Aim of the exercise -
Look below for the line containing "metal,vias up,global-route usage,part"; from there, print each line exactly up to and including the line containing "0.284 | -0.235 |", and stop.

Task input -
File: src/rtl/dispatch_lane_serializer.sv
// dispatch_lane_serializer
// Splits one full-warp dispatch packet into lane-width sub-packets for a
// functional unit narrower than the warp. Thread groups with an all-zero
// mask slice are skipped. The header is passed through unchanged.
// Data, mask and handshake outputs are combinational selects of the held
// input packet. Only the sequencing state (started flag, next pid) is
// registered.
module dispatch_lane_serializer #(
    parameter int NUM_THREADS = 4,
    parameter int NUM_LANES   = 2,
    parameter int XLEN        = 32,
    parameter int HDR_W       = 64,
    localparam int NUM_PKTS   = NUM_THREADS / NUM_LANES,
    localparam int PID_W      = (NUM_PKTS > 1) ? $clog2(NUM_PKTS) : 1
) (
    input  logic                        clk,
    input  logic                        reset,
    input  logic                        in_valid,
    input  logic [HDR_W-1:0]            in_hdr,
    input  logic [NUM_THREADS-1:0]      in_tmask,
    input  logic [NUM_THREADS*XLEN-1:0] in_rs1_data,
    input  logic [NUM_THREADS*XLEN-1:0] in_rs2_data,
    input  logic [NUM_THREADS*XLEN-1:0] in_rs3_data,
    output logic                        in_ready,
    output logic                        out_valid,
    output logic [HDR_W-1:0]            out_hdr,
    output logic [NUM_LANES-1:0]        out_tmask,
    output logic [NUM_LANES*XLEN-1:0]   out_rs1_data,
    output logic [NUM_LANES*XLEN-1:0]   out_rs2_data,
    output logic [NUM_LANES*XLEN-1:0]   out_rs3_data,
    output logic [PID_W-1:0]            out_pid,
    output logic                        out_sop,
    output logic                        out_eop,
    input  logic                        out_ready
);

    localparam int SLICE_W = NUM_LANES * XLEN;

    logic             r_started;
    logic [PID_W-1:0] r_pid;

    logic [NUM_PKTS-1:0] w_nonempty;
    logic [PID_W-1:0]    w_first;
    logic [PID_W-1:0]    w_cur_pid;
    logic [PID_W-1:0]    w_next;
    logic                w_has_next;
    logic                w_eop;
    logic                w_fire;
    int                  w_data_shift;
    int                  w_mask_shift;

    // Flag every thread group that has at least one active thread.
    always_comb begin
        w_nonempty = '0;
        for (int p = 0; p < NUM_PKTS; p++) begin
            w_nonempty[p] = |in_tmask[p*NUM_LANES +: NUM_LANES];
        end
    end

    // Lowest non-empty group; an empty mask falls back to group 0.
    always_comb begin
        w_first = '0;
        for (int p = NUM_PKTS - 1; p >= 0; p--) begin
            w_first = w_nonempty[p] ? PID_W'(p) : w_first;
        end
    end

    // Pick the current group and look ahead for the next non-empty one.
    always_comb begin
        w_cur_pid  = r_started ? r_pid : w_first;
        w_next     = '0;
        w_has_next = 1'b0;
        for (int p = NUM_PKTS - 1; p >= 0; p--) begin
            if (w_nonempty[p] && (p > int'(w_cur_pid))) begin
                w_next     = PID_W'(p);
                w_has_next = 1'b1;
            end else begin
                w_next     = w_next;
                w_has_next = w_has_next;
            end
        end
        w_eop        = ~w_has_next;
        w_fire       = in_valid & out_ready;
        w_data_shift = int'(w_cur_pid) * SLICE_W;
        w_mask_shift = int'(w_cur_pid) * NUM_LANES;
    end

    // Drive the sub-packet fields from the selected slice of the held input.
    always_comb begin
        out_valid    = in_valid;
        out_hdr      = in_hdr;
        out_tmask    = NUM_LANES'(in_tmask >> w_mask_shift);
        out_rs1_data = SLICE_W'(in_rs1_data >> w_data_shift);
        out_rs2_data = SLICE_W'(in_rs2_data >> w_data_shift);
        out_rs3_data = SLICE_W'(in_rs3_data >> w_data_shift);
        out_pid      = w_cur_pid;
        out_sop      = ~r_started;
        out_eop      = w_eop;
        in_ready     = out_ready & w_eop;
    end

    // Advance to the next non-empty group on each fire; rewind after the last.
    always_ff @(posedge clk or posedge reset) begin
        if (reset) begin
            r_started <= 1'b0;
            r_pid     <= '0;
        end else if (w_fire) begin
            if (w_eop) begin
                r_started <= 1'b0;
                r_pid     <= '0;
            end else begin
                r_started <= 1'b1;
                r_pid     <= w_next;
            end
        end else begin
            r_started <= r_started;
            r_pid     <= r_pid;
        end
    end

endmodule

File: config.mk
export PLATFORM = sky130hd
export DESIGN_NAME = dispatch_lane_serializer
export DESIGN_NICKNAME = d
export VERILOG_FILES = /design/src/rtl/dispatch_lane_serializer.sv
export SDC_FILE = /design/constraint.sdc
export NUM_CORES = 1
export LEC_CHECK = 0
export BUFFER_PORTS_ARGS = -buffer_cell sky130_fd_sc_hd__buf_2
export CORE_AREA = 8 8 276 278
export CTS_CLUSTER_DIAMETER = 50
export DETAILED_ROUTE_END_ITERATION = 7
export DIE_AREA = 0 0 284 286
export MAX_ROUTING_LAYER = met4
export PLACE_DENSITY = 0.34
export SYNTH_ARGS = -nofsm -noshare
export SYNTH_HDL_FRONTEND = slang
export SYNTH_SLANG_ARGS = --single-unit
File: constraint.sdc
create_clock -name clk -period 2.2 [get_ports clk]
set_input_delay 0.44 -clock clk [delete_from_list [all_inputs] [get_ports clk]]
set_output_delay 0.44 -clock clk [all_outputs]
set_load 0.1 [all_outputs]
==> results of run 1 <==
placed cells by master, fill, tap and decap left out, drive strengths merged:
| cell | instances |
|---|---|
| buf | 633 |
| mux2 | 195 |
| clkbuf | 4 |
| clkinvlp | 2 |
| inv | 2 |
| nor2 | 2 |
| diode | 1 |
| nor3 | 1 |
| nand2 | 1 |
| o31a | 1 |
| nor2b | 1 |
| dfrtp | 1 |
logic make-up (layout without fill, tap and decap cells):
family | count (synthesis) | after routing | synth area share
compound gates | 1 | 1 | 0.00258
flops | 1 | 1 | 0.00736
other cells | 0 | 1 | 0
mux | 195 | 195 | 0.770
simple gates | 5 | 5 | 0.00663
buf+inv | 91 | 641 | 0.214
synthesized netlist by cell type (all sizes together):
cell type  number
o31a            1
nand2           1
nor3            1
mux2          195
inv             4
buf            87
dfrtp           1
nor2b           1
nor2            2
metal layers:
metal,vias up,global-route usage,part of all wire
met5,-,-,0
met1,2050,0.0807,0.39
met3,18,0.0396,0.13
li1,2098,-,-
met2,456,0.121,0.47
met4,0,0.00495,0.0086
stage by stage:
| step | util | setup TNS (ns) | hold WS (ns) | setup WS [ns] |
|---|---|---|---|---|
| after floorplan | - | -32.38 | 0.169 | -0.175 |
| after global placement | 0.130 | -29.33 | 0.284 | -0.235 |
| after detailed placement | 0.130 | -28.86 | 0.277 | -0.227 |
| after CTS | 0.143 | -18.55 | 0.279 | -0.214 |
| after global routing | 0.148 | -23.46 | 0.287 | -0.224 |
| final | 0.148 | -17.53 | 0.276 | -0.190 |
power groups by stage:
stage	clock network, uW	logic (uW)	registers, uW
finish	0.0000609	11800	31.2
CTS	0	11700	31.8
floorplan	0	7900	30.2
detailed placement	0	10600	31.6
global placement	0	10600	30.9
global route	0.0000608	12200	32.9
repair_timing:
item | 4_1_cts | 5_1_grt
resized for setup | 178 | 51
setup buffers | 5 | 4
pin swaps | 1 | 1
gates cloned | 9 | 4
setup endpoints to repair | 189 | 189
worst min-delay path by stage:
stage / from / endpoint
floorplan: reset / r_started
global placement: reset / r_started
detailed placement: reset / r_started
CTS: reset / r_started
global route: reset / r_started
finish: reset / r_started
cell type report:
class	instances	area, um^2
fill	8085	61400
antenna	1	2.50
sequential	1	25.0
multi-input combinational	201	2840
timing repair buffer	637	6570
tap	959	1200
inverter	4	22.5
==> metrics.yaml, run 1 <==
status: "finished with violations"
violations: "negative setup slack"
tightest_slew_ns: 0.549
wl_per_cell_um: 17.9
ys_seq_area_frac: 0.00736
slew_headroom: 0.637
power_switching_uw: 7200
layout_min_cycle_time_ns: 2.39
grt_max_degree: 16
overflow: 0
postLayoutSetupSlackWorst_ns: -0.190
powerDensity_nw_per_um2: 1110
crit_path_max_fanout: 8
end_kind: "output pin"
antenna_found_initial: 4
hp-class: "in2async"
arrival_ns: 1.95
ioPinCount: 719
instances_no_fill: 1803
grt_pass1_wl_um: 42600
ys_ff_latch: 1
die-area_um2: 81200
crit_buf_inv: 5
rsz0062_at_grt: "true"
synth_top_area_frac: 0.495
num_rows: 99
p_comb_frac: 0.997
core_area_um2: 72100
worst-setup-path-type: "in2out"
p_seq_frac: 0.003
largest_register_ffs: 1
grt_usage: 0.0730
crit_end: "out_rs2_data[38]"
insertion_delay_ns: 0
yosysUniqueCellTypes: 12
drv_cap: 0
area_growth_pct: 214
drtIter0Drc: 80
synth.area.top_cells: "mux2_4, mux2_2, buf_4"
drc: 0
dp_cells: 1781
top_register: "r_started"
io_buffer_count: 590
syn-mean-instance-area_um2: 11.6
ir_drop_mv: 0.438
fin_nets: 1301
rrSetupSlack_ns: 0.97
syn_area_um2: 3400
crit_start: "in_tmask[1]"
switching_share: 0.607
yosys_warnings: 0
crit_family: "buffers and inverters"
drtPass1Iterations: 4
top_regs: "r_started x1"
die_w_um: 284
path_clk_slew_ns: 0
drive_gt1_frac: 0.993
worst-path-stages: 7
routed_wirelength_um: 32200
start_util: 0.0471
total_power_uw: 11800
place_area_um2: 9400
cp.required_ns: 1.76
clockPowerShare: 0
leakage_uw: 0.00523
timing.fmax_mhz: 418
finalSetupViolations: 180
post-route-period-util: 1.09
cp_slowest_cell: "o31a_4"
vias: 4622
path_cells: "buf_6 -> o31a_4 -> buf_12 -> buf_16 -> buf_16 -> mux2_4 -> buf_12"
p_int_uw: 4650
syn_nets: 749
hold_buffers: 0
hold_viol_final: 0
synthCells: 293
reg2reg_depth: 3
slowest_delay_ns: 0.38
final_max_slew_viol_count: 0
reg2reg_from: "r_started"
worst_r2r_endpoint: "r_started"
gp_congestion: 0.794
vias_per_cell: 2.56
grt_pass1_vias: 5473
ant_nets: 0
dp_hpwl_um: 27300
yosys.area.top_type: "mux2_4"
finClkSkew_ns: 0
final_area_um2: 10700
die_h_um: 286
start_kind: "input port"
Note: power is estimated with default switching activity, not from simulation.
==> inputs of run 2 (changes only) <==
--- a/config.mk
+++ b/config.mk
@@ -6,12 +6,14 @@
 export NUM_CORES = 1
 export LEC_CHECK = 0
 export BUFFER_PORTS_ARGS = -buffer_cell sky130_fd_sc_hd__buf_2
-export CORE_AREA = 8 8 276 278
+export CELL_PAD_IN_SITES_DETAIL_PLACEMENT = 0
+export CELL_PAD_IN_SITES_GLOBAL_PLACEMENT = 1
+export CORE_AREA = 8 8 275 277
 export CTS_CLUSTER_DIAMETER = 50
 export DETAILED_ROUTE_END_ITERATION = 7
-export DIE_AREA = 0 0 284 286
+export DIE_AREA = 0 0 283 285
 export MAX_ROUTING_LAYER = met4
-export PLACE_DENSITY = 0.34
+export PLACE_DENSITY = 0.45
 export SYNTH_ARGS = -nofsm -noshare
 export SYNTH_HDL_FRONTEND = slang
 export SYNTH_SLANG_ARGS = --single-unit
==> run 2 against run 1 <==
Effect of this change:
- the flow still finishes with violations (negative setup slack)
- highest routed layer unchanged
- cell area fell by 6.5%
- wire length fell by 11%
- via count rose by 0.24%
- worst setup slack improved by 0.090 ns
- cell count fell by 1.0%
- register-to-register slack barely moved
- hold slack improved by 0.013 ns
==> metrics.yaml, run 2 (synthesis gave the netlist of run 1 again) <==
hold_buffers: 0  # unchanged
drtIter0Drc: 60  # was 80
grt_max_degree: 16  # unchanged
final_util: 0.140  # was 0.148
ant_nets: 0  # unchanged
num_rows: 98  # was 99
timing.fmax_mhz: 435  # was 418 MHz
rsz0062_at_grt: "true"  # unchanged
drv_cap: 0  # unchanged
gp_congestion: 0.903  # was 0.794
top_regs: "r_started x1"  # unchanged
grt_pass1_vias: 5498  # was 5473
drive_gt1_frac: 0.993  # about the same
ioPinCount: 719  # unchanged
final_max_slew_viol_count: 0  # unchanged
routed_wirelength_um: 28700  # was 32200 um
start_kind: "input port"  # unchanged
tns_ns: -6.28  # was -17.53 ns
die_w_um: 283  # was 284 um
hp-class: "in2async"  # unchanged
hold_viol_final: 0  # unchanged
post-route-period-util: 1.05  # was 1.09
grt_usage: 0.0658  # was 0.0730
layout.cells.most_common: "buf_2"  # unchanged
start_util: 0.0479  # was 0.0471
area_growth_pct: 193  # was 214%
postLayoutSetupSlackWorst_ns: -0.100  # was -0.190 ns
rrSetupSlack_ns: 0.96  # was 0.97 ns
pre_cts_ws_ns: -0.201  # was -0.227 ns
top_register: "r_started"  # unchanged
holdWs_ns: 0.289  # was 0.276 ns
path_clk_slew_ns: 0  # about the same
total_power_uw: 10900  # was 11800 uW
leakage_uw: 0.00494  # was 0.00523 uW
end_kind: "output pin"  # unchanged
layout_min_cycle_time_ns: 2.30  # was 2.39 ns
reg2reg_from: "r_started"  # unchanged
fin_nets: 1291  # was 1301
n_fill_cell: 7998  # was 8085
vias: 4633  # was 4622
finalSetupViolations: 130  # was 180
violations: "negative setup slack"  # unchanged
antenna_found_initial: 9  # was 4
worst-setup-path-type: "in2out"  # unchanged
io_buffer_count: 590  # unchanged
cp.required_ns: 1.76  # about the same
overflow: 0  # unchanged
ir_drop_mv: 0.481  # was 0.438 mV
multi_input_area_um2: 2820  # was 2840 um^2
worst_r2r_endpoint: "r_started"  # unchanged
insertion_delay_ns: 0  # about the same
wl_per_cell_um: 16.1  # was 17.9 um
arrival_ns: 1.86  # was 1.95 ns
tightest_slew_ns: 0.497  # was 0.549 ns
crit_path_max_fanout: 8  # unchanged
finClkSkew_ns: 0  # unchanged
status: "finished with violations"  # unchanged
reg2reg_depth: 3  # unchanged
slew_headroom: 0.671  # was 0.637
die_h_um: 285  # was 286 um
powerDensity_nw_per_um2: 1100  # was 1110 nW/um^2
seqCellArea_um2: 25.0  # unchanged
grt_pass1_wl_um: 38900  # was 42600 um
dp_hpwl_um: 26400  # was 27300 um
drtPass1Iterations: 4  # unchanged
drc: 0  # unchanged
die-area_um2: 80700  # was 81200 um^2
core_area_um2: 71000  # was 72100 um^2
largest_register_ffs: 1  # unchanged
mostFrequentLayoutCells: "buf_2, mux2_4, buf_12"  # was buf_2, buf_12, mux2_4
vias_per_cell: 2.60  # was 2.56
-- run 2: changes by cell type in the layout (fill, tap and decap cells not counted) --
cell       change
buf_8         +17
clkbuf_16      -4
buf_12        -39
buf_4         +14
diode_2        +1
mux2_4         -4
buf_2          +2
mux2_2         +4
buf_6         +10
buf_16        -10
-- run 2: worst max path at each step --
stage,start,to
6_report,in_tmask[1],out_rs1_data[63]
5_1_grt,in_tmask[1],out_rs1_data[63]
4_1_cts,in_tmask[1],out_rs1_data[63]
3_5_place_dp,in_tmask[0],out_rs1_data[46]
3_3_place_gp,in_tmask[0],out_rs1_data[31]
2_1_floorplan,r_started,out_rs1_data[0]
-- run 2: metal layers --
metal	global-route usage	up-vias	routed length, um
li1	-	2076	-
met1	0.0688	2051	10900
met2	0.119	490	14400
met3	0.0290	16	3070
met4	0.00270	0	210
met5	-	-	0
-- run 2: critical path, stage by stage --
cell and delay (ns):
buf_6 0.09, o31a_4 0.37, buf_12 0.16, buf_12 0.15, buf_12 0.14, mux2_4 0.31
buf_12 0.17
-- run 2: layout make-up --
class | count | share of cell area
inverter | 4 | 0.00226
timing repair buffer | 627 | 0.592
multi-input combinational | 201 | 0.284
sequential | 1 | 0.00251
tap | 950 | 0.119
antenna | 2 | 0.000503
-- run 2: report_power, final --
group	switching, uW	internal (uW)
logic	6860	4050
clock network	0	0.000122
registers	5.76	24.3
total	6870	4070
-- run 2: repair_timing --
action,in CTS,in global routing
resized for setup,202,61
pin swaps,1,0
gates cloned,1,0
buffers inserted,1,0
endpoints found under the setup margin,189,159
-- run 2: through the flow --
step / std cells / cell area [um^2]
floorplan: 293 / 3620
global placement: 1781 / 8990
detailed placement: 1781 / 8990
CTS: 1783 / 9710
global route: 1785 / 9960
finish: 1785 / 9960
==> inputs of run 3 (changes only) <==
--- a/config.mk
+++ b/config.mk
@@ -5,15 +5,17 @@
 export SDC_FILE = /design/constraint.sdc
 export NUM_CORES = 1
 export LEC_CHECK = 0
+export ABC_AREA = 1
 export BUFFER_PORTS_ARGS = -buffer_cell sky130_fd_sc_hd__buf_2
 export CELL_PAD_IN_SITES_DETAIL_PLACEMENT = 0
 export CELL_PAD_IN_SITES_GLOBAL_PLACEMENT = 1
-export CORE_AREA = 8 8 275 277
+export CORE_AREA = 8 8 270 272
 export CTS_CLUSTER_DIAMETER = 50
 export DETAILED_ROUTE_END_ITERATION = 7
-export DIE_AREA = 0 0 283 285
+export DIE_AREA = 0 0 278 280
 export MAX_ROUTING_LAYER = met4
-export PLACE_DENSITY = 0.45
+export PLACE_DENSITY = 0.5
+export SETUP_SLACK_MARGIN = 0.3
 export SYNTH_ARGS = -nofsm -noshare
 export SYNTH_HDL_FRONTEND = slang
 export SYNTH_SLANG_ARGS = --single-unit
==> run 3 against run 2 <==
Effect of this change:
- global-route usage is 3.0 points higher
- sequential share of layout area is 0.057 points lower
- wire length is 42% higher
- total power is 2.0% higher
- core utilization is 4.6 points higher
- register-to-register slack better by 0.14 ns
- highest routed layer unchanged
- synthesized area is 1.1% lower
- clock skew stayed put
- hold slack better by 0.031 ns
- the run now ends clean
- cell area is 29% higher
- critical path type unchanged
- cell count is 21% higher
==> metrics.yaml, run 3 <==
grt_max_degree: 64  # was 16
rsz0062_at_grt: "true"  # unchanged
grt_pass1_vias: 7685  # was 5498
reg2reg_from: "r_started"  # unchanged
yosys_warnings: 0  # unchanged
insertion_delay_ns: 0  # about the same
num_rows: 97  # was 98
core_area_um2: 68900  # was 71000 um^2
synthTopCellsByCount: "nand2_1, nand3_1, buf_4"  # was mux2_4, mux2_2, buf_4
slew_headroom: 0.744  # was 0.671
area_growth_pct: 283  # was 193%
hold_buffers: 0  # unchanged
ys_ff_latch: 1  # unchanged
synth_top_area_frac: 0.440  # was 0.495
postLayoutSetupSlackWorst_ns: 0.0677  # was -0.100 ns
timing.fmax_mhz: 469  # was 435 MHz
synth-async-reset-ratio: 1.00  # unchanged
ys.flop_type: "dfrtp_1"  # unchanged
drive_gt1_frac: 0.764  # was 0.993
vias: 7084  # was 4633
dp_hpwl_um: 34200  # was 26400 um
yosysUniqueCellTypes: 13  # was 12
io_buffer_count: 590  # unchanged
arrival_ns: 1.69  # was 1.86 ns
synthCells: 730  # was 293
layout.cells.most_common: "buf_2"  # unchanged
ioPinCount: 719  # unchanged
syn_nets: 1186  # was 749
pre_cts_ws_ns: -0.243  # was -0.201 ns
layout_min_cycle_time_ns: 2.13  # was 2.30 ns
top_regs: "r_started x1"  # unchanged
syn_area_um2: 3360  # was 3400 um^2
path_clk_slew_ns: 0  # about the same
synth_edf_count: 0  # unchanged
yosysMostFrequentCell: "nand2_1"  # was mux2_4
mostFrequentLayoutCells: "buf_2, nand2_4, buf_12"  # was buf_2, mux2_4, buf_12
ant_nets: 0  # unchanged
vias_per_cell: 3.27  # was 2.60
final_util: 0.186  # was 0.140
status: "finished, final reports clean"  # was finished with violations
total_power_uw: 11200  # was 10900 uW
hold_viol_final: 0  # unchanged
overflow: 0  # unchanged
start_util: 0.0487  # was 0.0479
drtPass1Iterations: 4  # unchanged
worst-setup-path-type: "in2out"  # unchanged
final_max_slew_viol_count: 0  # unchanged
top_register: "r_started"  # unchanged
end_kind: "output pin"  # unchanged
antenna_found_initial: 10  # was 9
die_w_um: 278  # was 283 um
tns_ns: 0  # was -6.28 ns
wl_per_cell_um: 18.8  # was 16.1 um
n_fill_cell: 7721  # was 7998
finClkSkew_ns: 0  # unchanged
start_kind: "input port"  # unchanged
tightest_slew_ns: 0.384  # was 0.497 ns
die_h_um: 280  # was 285 um
cp.required_ns: 1.76  # about the same
routed_wirelength_um: 40700  # was 28700 um
die-area_um2: 77800  # was 80700 um^2
yosys.area.top_type: "nand2_1"  # was mux2_4
gp_congestion: 0.828  # was 0.903
rrSetupSlack_ns: 1.10  # was 0.96 ns
finalSetupViolations: 0  # was 130
grt_usage: 0.0956  # was 0.0658
drc: 0  # unchanged
grt_pass1_wl_um: 54100  # was 38900 um
drv_cap: 0  # unchanged
largest_register_ffs: 1  # unchanged
drtIter0Drc: 152  # was 60
fin_nets: 1729  # was 1291
crit_start: "in_tmask[1]"  # unchanged
synth.area.top_cells: "nand2_1, nand3_1, buf_4"  # was mux2_4, mux2_2, buf_4
hp-class: "in2async"  # unchanged
ir_drop_mv: 0.507  # was 0.481 mV
syn-mean-instance-area_um2: 4.60  # was 11.6 um^2
leakage_uw: 0.00644  # was 0.00494 uW
ys_seq_area_frac: 0.00745  # was 0.00736
post-route-period-util: 0.969  # was 1.05
crit_path_max_fanout: 7  # was 8
powerDensity_nw_per_um2: 868  # was 1100 nW/um^2
## run 3: where the power goes
| part | leakage (uW) | total, uW | internal (uW) | switching (uW) |
|---|---|---|---|---|
| sequential | 0.0000126 | 26.8 | 22.0 | 4.85 |
| clock | 0.0000000399 | 0.00149 | 0.00149 | 0 |
| combinational | 0.00643 | 11100 | 3860 | 7270 |
| total | 0.00644 | 11200 | 3890 | 7270 |
## run 3: what timing repair did
item,in CTS,in global routing
gates resized for setup,49,149
pin swaps,4,11
setup buffers,8,1
gates cloned,6,7
setup endpoints to repair,195,196
## run 3: critical path, stage by stage
cell	delay (ns)
buf_8	0.10
nor2_4	0.09
buf_6	0.11
nand2_8	0.08
nand2_8	0.11
clkbuf_16	0.20
clkbuf_16	0.21
nand2_2	0.08
nand2_4	0.07
buf_12	0.17
## run 3: path summary, 6_finish.rpt
path / to / depth (start not counted)
max: out_rs2_data[63] / 10
min: r_started / 2
max reg2reg: r_started / 4
min reg2reg: r_started / 2
max in group asynchronous: r_started / 2
min in group clk: r_started / 2
## run 3: final cells by class
class                           count  area, um^2  area share
Inverter                            8        35.0     0.00273
Sequential cell                     1        25.0     0.00195
Antenna cell                        6        15.0     0.00117
Timing Repair Buffer              669        7040       0.548
Tap cell                          891        1110      0.0867
Multi-Input combinational cell    593        4620       0.359
## run 3: routing by layer
layer,GRT usage,vias up,wire length [um]
met3,0.0304,56,3690
met4,0.0193,0,1280
met1,0.105,3204,15400
met5,-,-,0
li1,-,3359,-
met2,0.170,465,20300
## run 3: through the flow
step,cell area [um^2],hold WS [ns],instances
after global routing,12800,0.341,2167
after detailed placement,11600,0.338,2140
after global placement,11600,0.342,2140
final,12900,0.320,2168
after floorplan,4810,0.169,730
after CTS,12100,0.339,2154
## run 3: cell families after synthesis
kind of cell / after synthesis / synth area share
buffers and inverters: 136 / 0.255
DFF: 1 / 0.00745
and+or+nand+nor: 593 / 0.737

Response area -
metal,vias up,global-route usage,part of all wire
met5,-,-,0
met1,2050,0.0807,0.39
met3,18,0.0396,0.13
li1,2098,-,-
met2,456,0.121,0.47
met4,0,0.00495,0.0086
stage by stage:
| step | util | setup TNS (ns) | hold WS (ns) | setup WS [ns] |
|---|---|---|---|---|
| after floorplan | - | -32.38 | 0.169 | -0.175 |
| after global placement | 0.130 | -29.33 | 0.284 | -0.235 |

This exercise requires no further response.